= Alexandra Wescourt =

English actress

Alexandra Michele Wescourt (born 12 July 1975) is an English actress.

==Early life==
Wescourt was born in London, England, the daughter of Gordon Wescourt Sr. and Gillian Margaret Elvins. Her father, an American residing in Los Angeles, California, was the son of Lithuanian-Jewish immigrants and made a career as an actor. Her mother was a vicar's daughter who had met Gordon in London, in the early 1970s. Gillian was a member of the famous dance troupe, The Bluebell Girls in Paris in the 1960s, who then went into modeling and performing in television shows. Wescourt spent the early part of her childhood living in Los Angeles before returning to London.

==Acting career==
Wescourt studied at the Webber Douglas Academy of Dramatic Art in Kensington, London, graduating in 1998. Her first part out of acting school was to play Shelley Bower in the Liverpool-based television drama Brookside in the summer of 1999. She received much publicity from her characters' lesbian love affairs.
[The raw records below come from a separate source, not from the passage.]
<file path="src/rtl/cluster_flit_port_if.sv">
// Bundle of the router-side and core-side flit buses of a cluster node port.
// The slave view belongs to the port itself; the master view is the surrounding cores/router.
interface cluster_flit_port_if #(
  parameter int NODE_COUNT      = 16,
  parameter int PACKET_ID_WIDTH = 5,
  parameter int CORE_COUNT      = 4
);
  localparam int NB     = $clog2(NODE_COUNT);
  localparam int FLIT_W = 1 + 2*NB + 16 + 3 + PACKET_ID_WIDTH + 2;

  logic [CORE_COUNT*FLIT_W-1:0] core_flit_i;
  logic [CORE_COUNT-1:0]        core_ready_o;
  logic [FLIT_W-1:0]            net_flit_o;
  logic                         net_ready_i;
  logic [FLIT_W-1:0]            net_flit_i;
  logic                         net_ready_o;
  logic [CORE_COUNT*FLIT_W-1:0] core_flit_o;
  logic [CORE_COUNT-1:0]        core_ready_i;
  logic [7:0]                   drop_count_o;

  modport slave (
    input  core_flit_i, net_ready_i, net_flit_i, core_ready_i,
    output core_ready_o, net_flit_o, net_ready_o, core_flit_o, drop_count_o
  );

  modport master (
    output core_flit_i, net_ready_i, net_flit_i, core_ready_i,
    input  core_ready_o, net_flit_o, net_ready_o, core_flit_o, drop_count_o
  );
endinterface

</file>
<file path="src/rtl/cluster_flit_port.sv">
// Shared router port for a multi-core cluster node: packet-atomic round-robin egress
// arbitration onto one network output, and per-core receive FIFOs on ingress.
module cluster_flit_port #(
  parameter int NODE_COUNT      = 16,
  parameter int PACKET_ID_WIDTH = 5,
  parameter int CORE_COUNT      = 4,
  parameter int RX_FIFO_DEPTH   = 4
) (
  input  logic               clk,
  input  logic               rst,
  cluster_flit_port_if.slave io_bus
);
  localparam int NB      = $clog2(NODE_COUNT);
  localparam int CB      = (CORE_COUNT > 1) ? $clog2(CORE_COUNT) : 1;
  localparam int FLIT_W  = 1 + 2*NB + 16 + 3 + PACKET_ID_WIDTH + 2;
  localparam int VLD     = FLIT_W - 1;
  localparam int PID_LSB = 2;
  localparam int PW      = (RX_FIFO_DEPTH > 1) ? $clog2(RX_FIFO_DEPTH) : 1;
  localparam int CW      = $clog2(RX_FIFO_DEPTH + 1);

  localparam logic [CB-1:0] LAST_CORE = CB'(CORE_COUNT - 1);
  localparam logic [PW-1:0] LAST_SLOT = PW'(RX_FIFO_DEPTH - 1);
  localparam logic [CW-1:0] FULL_CNT  = CW'(RX_FIFO_DEPTH);

  typedef enum logic {S_IDLE, S_LOCKED} state_t;

  function automatic logic [7:0] sat_inc8(input logic [7:0] v);
    return (v == 8'hFF) ? v : v + 8'd1;
  endfunction

  function automatic logic [CB-1:0] core_inc(input logic [CB-1:0] v);
    return (v == LAST_CORE) ? '0 : v + CB'(1);
  endfunction

  function automatic logic [PW-1:0] slot_inc(input logic [PW-1:0] v);
    return (v == LAST_SLOT) ? '0 : v + PW'(1);
  endfunction

  // Egress arbitration and output register
  state_t                r_state, w_state_nxt;
  logic [CB-1:0]         r_grant, w_grant_nxt;
  logic [CB-1:0]         r_rr_ptr, w_rr_ptr_nxt;
  logic [CB-1:0]         w_pick;
  logic [FLIT_W-1:0]     r_net_flit;
  logic [FLIT_W-1:0]     w_grant_flit;
  logic [CORE_COUNT-1:0] w_core_vld;
  logic [CORE_COUNT-1:0] w_core_ready;
  logic                  w_out_free;
  logic                  w_xfer;
  logic                  w_tail;
  int                    w_best;
  int                    w_dist;

  always_comb begin
    w_core_vld   = '0;
    w_grant_flit = '0;
    for (int i = 0; i < CORE_COUNT; i++) begin
      w_core_vld[i] = io_bus.core_flit_i[i*FLIT_W + VLD];
      if (r_grant == CB'(i)) w_grant_flit = io_bus.core_flit_i[i*FLIT_W +: FLIT_W];
    end
  end

  // Round-robin pick: smallest distance from rr_ptr among valid cores.
  always_comb begin
    w_pick = r_rr_ptr;
    w_best = CORE_COUNT;
    w_dist = 0;
    for (int i = 0; i < CORE_COUNT; i++) begin
      if (w_core_vld[i]) begin
        w_dist = (i + CORE_COUNT - int'(r_rr_ptr)) % CORE_COUNT;
        if (w_dist < w_best) begin
          w_best = w_dist;
          w_pick = CB'(i);
        end
      end
    end
  end

  assign w_out_free = !r_net_flit[VLD] || io_bus.net_ready_i;
  assign w_xfer     = (r_state == S_LOCKED) && w_grant_flit[VLD] && w_out_free;
  assign w_tail     = (w_grant_flit[1:0] == 2'd3);

  always_comb begin
    w_core_ready = '0;
    for (int i = 0; i < CORE_COUNT; i++) begin
      w_core_ready[i] = (r_state == S_LOCKED) && (r_grant == CB'(i)) && w_out_free;
    end
  end

  always_comb begin
    w_state_nxt  = r_state;
    w_grant_nxt  = r_grant;
    w_rr_ptr_nxt = r_rr_ptr;
    case (r_state)
      S_IDLE: begin
        if (|w_core_vld) begin
          w_state_nxt = S_LOCKED;
          w_grant_nxt = w_pick;
        end
      end
      S_LOCKED: begin
        if (w_xfer && w_tail) begin
          w_state_nxt  = S_IDLE;
          w_rr_ptr_nxt = core_inc(r_grant);
        end
      end
      default: w_state_nxt = S_IDLE;
    endcase
  end

  always_ff @(posedge clk) begin
    if (rst) begin
      r_state    <= S_IDLE;
      r_grant    <= '0;
      r_rr_ptr   <= '0;
      r_net_flit <= '0;
    end else begin
      r_state  <= w_state_nxt;
      r_grant  <= w_grant_nxt;
      r_rr_ptr <= w_rr_ptr_nxt;
      if (w_xfer)                  r_net_flit <= w_grant_flit;
      else if (io_bus.net_ready_i) r_net_flit <= '0;
    end
  end

  // Ingress steering into per-core receive FIFOs
  logic [FLIT_W-1:0]            r_mem [CORE_COUNT][RX_FIFO_DEPTH];
  logic [PW-1:0]                r_wptr [CORE_COUNT];
  logic [PW-1:0]                r_rptr [CORE_COUNT];
  logic [CW-1:0]                r_count [CORE_COUNT];
  logic [7:0]                   r_drop_cnt;
  logic [CORE_COUNT-1:0]        w_full;
  logic [CORE_COUNT-1:0]        w_push;
  logic [CORE_COUNT-1:0]        w_pop;
  logic [CB-1:0]                w_rx_idx;
  logic                         w_net_ready;
  logic                         w_accept;
  logic                         w_drop;
  logic [CORE_COUNT*FLIT_W-1:0] w_core_flit;

  assign w_rx_idx    = io_bus.net_flit_i[PID_LSB +: CB];
  assign w_net_ready = !rst && !(|w_full);
  assign w_accept    = io_bus.net_flit_i[VLD] && w_net_ready;
  assign w_drop      = w_accept && !(|w_push);

  // Readiness looks only at current occupancy, so a full FIFO blocks even while it pops.
  always_comb begin
    w_full = '0;
    w_push = '0;
    w_pop  = '0;
    for (int i = 0; i < CORE_COUNT; i++) begin
      w_full[i] = (r_count[i] == FULL_CNT);
      w_push[i] = w_accept && (w_rx_idx == CB'(i));
      w_pop[i]  = (r_count[i] != '0) && io_bus.core_ready_i[i];
    end
  end

  always_ff @(posedge clk) begin
    if (rst) begin
      r_drop_cnt <= '0;
      for (int i = 0; i < CORE_COUNT; i++) begin
        r_wptr[i]  <= '0;
        r_rptr[i]  <= '0;
        r_count[i] <= '0;
      end
    end else begin
      if (w_drop) r_drop_cnt <= sat_inc8(r_drop_cnt);
      for (int i = 0; i < CORE_COUNT; i++) begin
        if (w_push[i]) r_wptr[i] <= slot_inc(r_wptr[i]);
        if (w_pop[i])  r_rptr[i] <= slot_inc(r_rptr[i]);
        if (w_push[i] && !w_pop[i])      r_count[i] <= r_count[i] + CW'(1);
        else if (!w_push[i] && w_pop[i]) r_count[i] <= r_count[i] - CW'(1);
      end
    end
  end

  always_ff @(posedge clk) begin
    for (int i = 0; i < CORE_COUNT; i++) begin
      if (w_push[i]) r_mem[i][r_wptr[i]] <= io_bus.net_flit_i;
    end
  end

  always_comb begin
    w_core_flit = '0;
    for (int i = 0; i < CORE_COUNT; i++) begin
      if (r_count[i] != '0) w_core_flit[i*FLIT_W +: FLIT_W] = r_mem[i][r_rptr[i]];
    end
  end

  assign io_bus.core_ready_o = w_core_ready;
  assign io_bus.net_flit_o   = r_net_flit;
  assign io_bus.net_ready_o  = w_net_ready;
  assign io_bus.core_flit_o  = w_core_flit;
  assign io_bus.drop_count_o = r_drop_cnt;
endmodule
</file>
<file path="src/flat_wrapper.sv">
// flat-port wrapper written by rule: the top's interface ports become plain ports
module cluster_flit_port_flat 
#(
  parameter int NODE_COUNT      = 16,
  parameter int PACKET_ID_WIDTH = 5,
  parameter int CORE_COUNT      = 4,
  parameter int RX_FIFO_DEPTH   = 4
)
  (clk, rst, io_bus_core_flit_i, io_bus_net_ready_i, io_bus_net_flit_i, io_bus_core_ready_i, io_bus_core_ready_o, io_bus_net_flit_o, io_bus_net_ready_o, io_bus_core_flit_o, io_bus_drop_count_o);
  cluster_flit_port_if #(.NODE_COUNT(NODE_COUNT), .PACKET_ID_WIDTH(PACKET_ID_WIDTH), .CORE_COUNT(CORE_COUNT)) io_bus_i ();
  input  logic clk;
  input  logic rst;
  input wire logic [$bits(io_bus_i.core_flit_i)-1:0] io_bus_core_flit_i;
  input wire logic [$bits(io_bus_i.net_ready_i)-1:0] io_bus_net_ready_i;
  input wire logic [$bits(io_bus_i.net_flit_i)-1:0] io_bus_net_flit_i;
  input wire logic [$bits(io_bus_i.core_ready_i)-1:0] io_bus_core_ready_i;
  output wire logic [$bits(io_bus_i.core_ready_o)-1:0] io_bus_core_ready_o;
  output wire logic [$bits(io_bus_i.net_flit_o)-1:0] io_bus_net_flit_o;
  output wire logic [$bits(io_bus_i.net_ready_o)-1:0] io_bus_net_ready_o;
  output wire logic [$bits(io_bus_i.core_flit_o)-1:0] io_bus_core_flit_o;
  output wire logic [$bits(io_bus_i.drop_count_o)-1:0] io_bus_drop_count_o;
  assign io_bus_i.core_flit_i = io_bus_core_flit_i;
  assign io_bus_i.net_ready_i = io_bus_net_ready_i;
  assign io_bus_i.net_flit_i = io_bus_net_flit_i;
  assign io_bus_i.core_ready_i = io_bus_core_ready_i;
  assign io_bus_core_ready_o = io_bus_i.core_ready_o;
  assign io_bus_net_flit_o = io_bus_i.net_flit_o;
  assign io_bus_net_ready_o = io_bus_i.net_ready_o;
  assign io_bus_core_flit_o = io_bus_i.core_flit_o;
  assign io_bus_drop_count_o = io_bus_i.drop_count_o;
  cluster_flit_port #(.NODE_COUNT(NODE_COUNT), .PACKET_ID_WIDTH(PACKET_ID_WIDTH), .CORE_COUNT(CORE_COUNT), .RX_FIFO_DEPTH(RX_FIFO_DEPTH)) u_core (.clk(clk), .rst(rst), .io_bus(io_bus_i));
endmodule
</file>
Despite being offered a contract renewal she decided to quit the series in the Winter of 2000 to pursue a career in America.

==American life==
Wescourt settled into her new life stateside and found roles in television commercials before landing the part of Gwen in Bug. Wescourt's biggest role came in the vampire thriller Dracula III Legacy, starring alongside established actors such as Jason Scott Lee, Jason London, Roy Scheider and Rutger Hauer. In 2006 she landed the role of Dr. Baden in the TV thriller Watch Over Me, before appearing as a news anchor in an episode of Ugly Betty in 2007.